## TASK TO CARRY OUT
In full and without alteration, reproduce every record.

## DATA FOR THIS EXERCISE
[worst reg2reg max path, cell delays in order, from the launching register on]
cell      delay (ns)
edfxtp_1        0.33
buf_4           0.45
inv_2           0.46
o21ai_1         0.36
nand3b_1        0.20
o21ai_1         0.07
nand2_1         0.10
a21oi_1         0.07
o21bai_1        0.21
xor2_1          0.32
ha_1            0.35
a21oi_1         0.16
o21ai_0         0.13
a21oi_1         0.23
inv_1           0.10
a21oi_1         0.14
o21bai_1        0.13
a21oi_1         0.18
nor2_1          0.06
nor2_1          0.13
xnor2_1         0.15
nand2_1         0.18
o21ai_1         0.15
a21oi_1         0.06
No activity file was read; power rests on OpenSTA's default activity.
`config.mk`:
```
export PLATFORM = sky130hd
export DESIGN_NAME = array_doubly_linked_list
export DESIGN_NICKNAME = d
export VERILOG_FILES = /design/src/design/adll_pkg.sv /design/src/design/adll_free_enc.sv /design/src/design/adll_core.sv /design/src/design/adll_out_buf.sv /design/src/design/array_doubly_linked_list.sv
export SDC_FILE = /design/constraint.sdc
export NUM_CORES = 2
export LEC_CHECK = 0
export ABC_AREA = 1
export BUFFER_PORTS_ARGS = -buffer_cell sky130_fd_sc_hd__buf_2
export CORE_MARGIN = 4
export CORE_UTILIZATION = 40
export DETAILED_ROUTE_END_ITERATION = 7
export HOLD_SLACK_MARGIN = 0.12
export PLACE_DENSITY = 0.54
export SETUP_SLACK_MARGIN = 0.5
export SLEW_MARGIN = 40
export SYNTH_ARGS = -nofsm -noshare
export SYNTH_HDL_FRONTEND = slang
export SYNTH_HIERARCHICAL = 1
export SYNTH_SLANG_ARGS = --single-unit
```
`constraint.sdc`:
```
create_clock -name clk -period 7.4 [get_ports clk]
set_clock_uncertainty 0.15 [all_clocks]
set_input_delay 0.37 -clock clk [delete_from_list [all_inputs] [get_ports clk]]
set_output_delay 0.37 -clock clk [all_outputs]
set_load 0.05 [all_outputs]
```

## SOLUTION FOR THIS TASK
[worst reg2reg max path, cell delays in order, from the launching register on]
cell      delay (ns)
edfxtp_1        0.33
buf_4           0.45
inv_2           0.46
o21ai_1         0.36
nand3b_1        0.20
o21ai_1         0.07
nand2_1         0.10
a21oi_1         0.07
o21bai_1        0.21
xor2_1          0.32
ha_1            0.35
a21oi_1         0.16
o21ai_0         0.13
a21oi_1         0.23
inv_1           0.10
a21oi_1         0.14
o21bai_1        0.13
a21oi_1         0.18
nor2_1          0.06
nor2_1          0.13
xnor2_1         0.15
nand2_1         0.18
o21ai_1         0.15
a21oi_1         0.06
No activity file was read; power rests on OpenSTA's default activity.
`config.mk`:
```
export PLATFORM = sky130hd
export DESIGN_NAME = array_doubly_linked_list
export DESIGN_NICKNAME = d
export VERILOG_FILES = /design/src/design/adll_pkg.sv /design/src/design/adll_free_enc.sv /design/src/design/adll_core.sv /design/src/design/adll_out_buf.sv /design/src/design/array_doubly_linked_list.sv
export SDC_FILE = /design/constraint.sdc
export NUM_CORES = 2
export LEC_CHECK = 0
export ABC_AREA = 1
export BUFFER_PORTS_ARGS = -buffer_cell sky130_fd_sc_hd__buf_2
export CORE_MARGIN = 4
export CORE_UTILIZATION = 40
export DETAILED_ROUTE_END_ITERATION = 7
export HOLD_SLACK_MARGIN = 0.12
export PLACE_DENSITY = 0.54
export SETUP_SLACK_MARGIN = 0.5
export SLEW_MARGIN = 40
export SYNTH_ARGS = -nofsm -noshare
export SYNTH_HDL_FRONTEND = slang
export SYNTH_HIERARCHICAL = 1
export SYNTH_SLANG_ARGS = --single-unit
```
`constraint.sdc`:
```
create_clock -name clk -period 7.4 [get_ports clk]
set_clock_uncertainty 0.15 [all_clocks]
set_input_delay 0.37 -clock clk [delete_from_list [all_inputs] [get_ports clk]]
set_output_delay 0.37 -clock clk [all_outputs]
set_load 0.05 [all_outputs]
```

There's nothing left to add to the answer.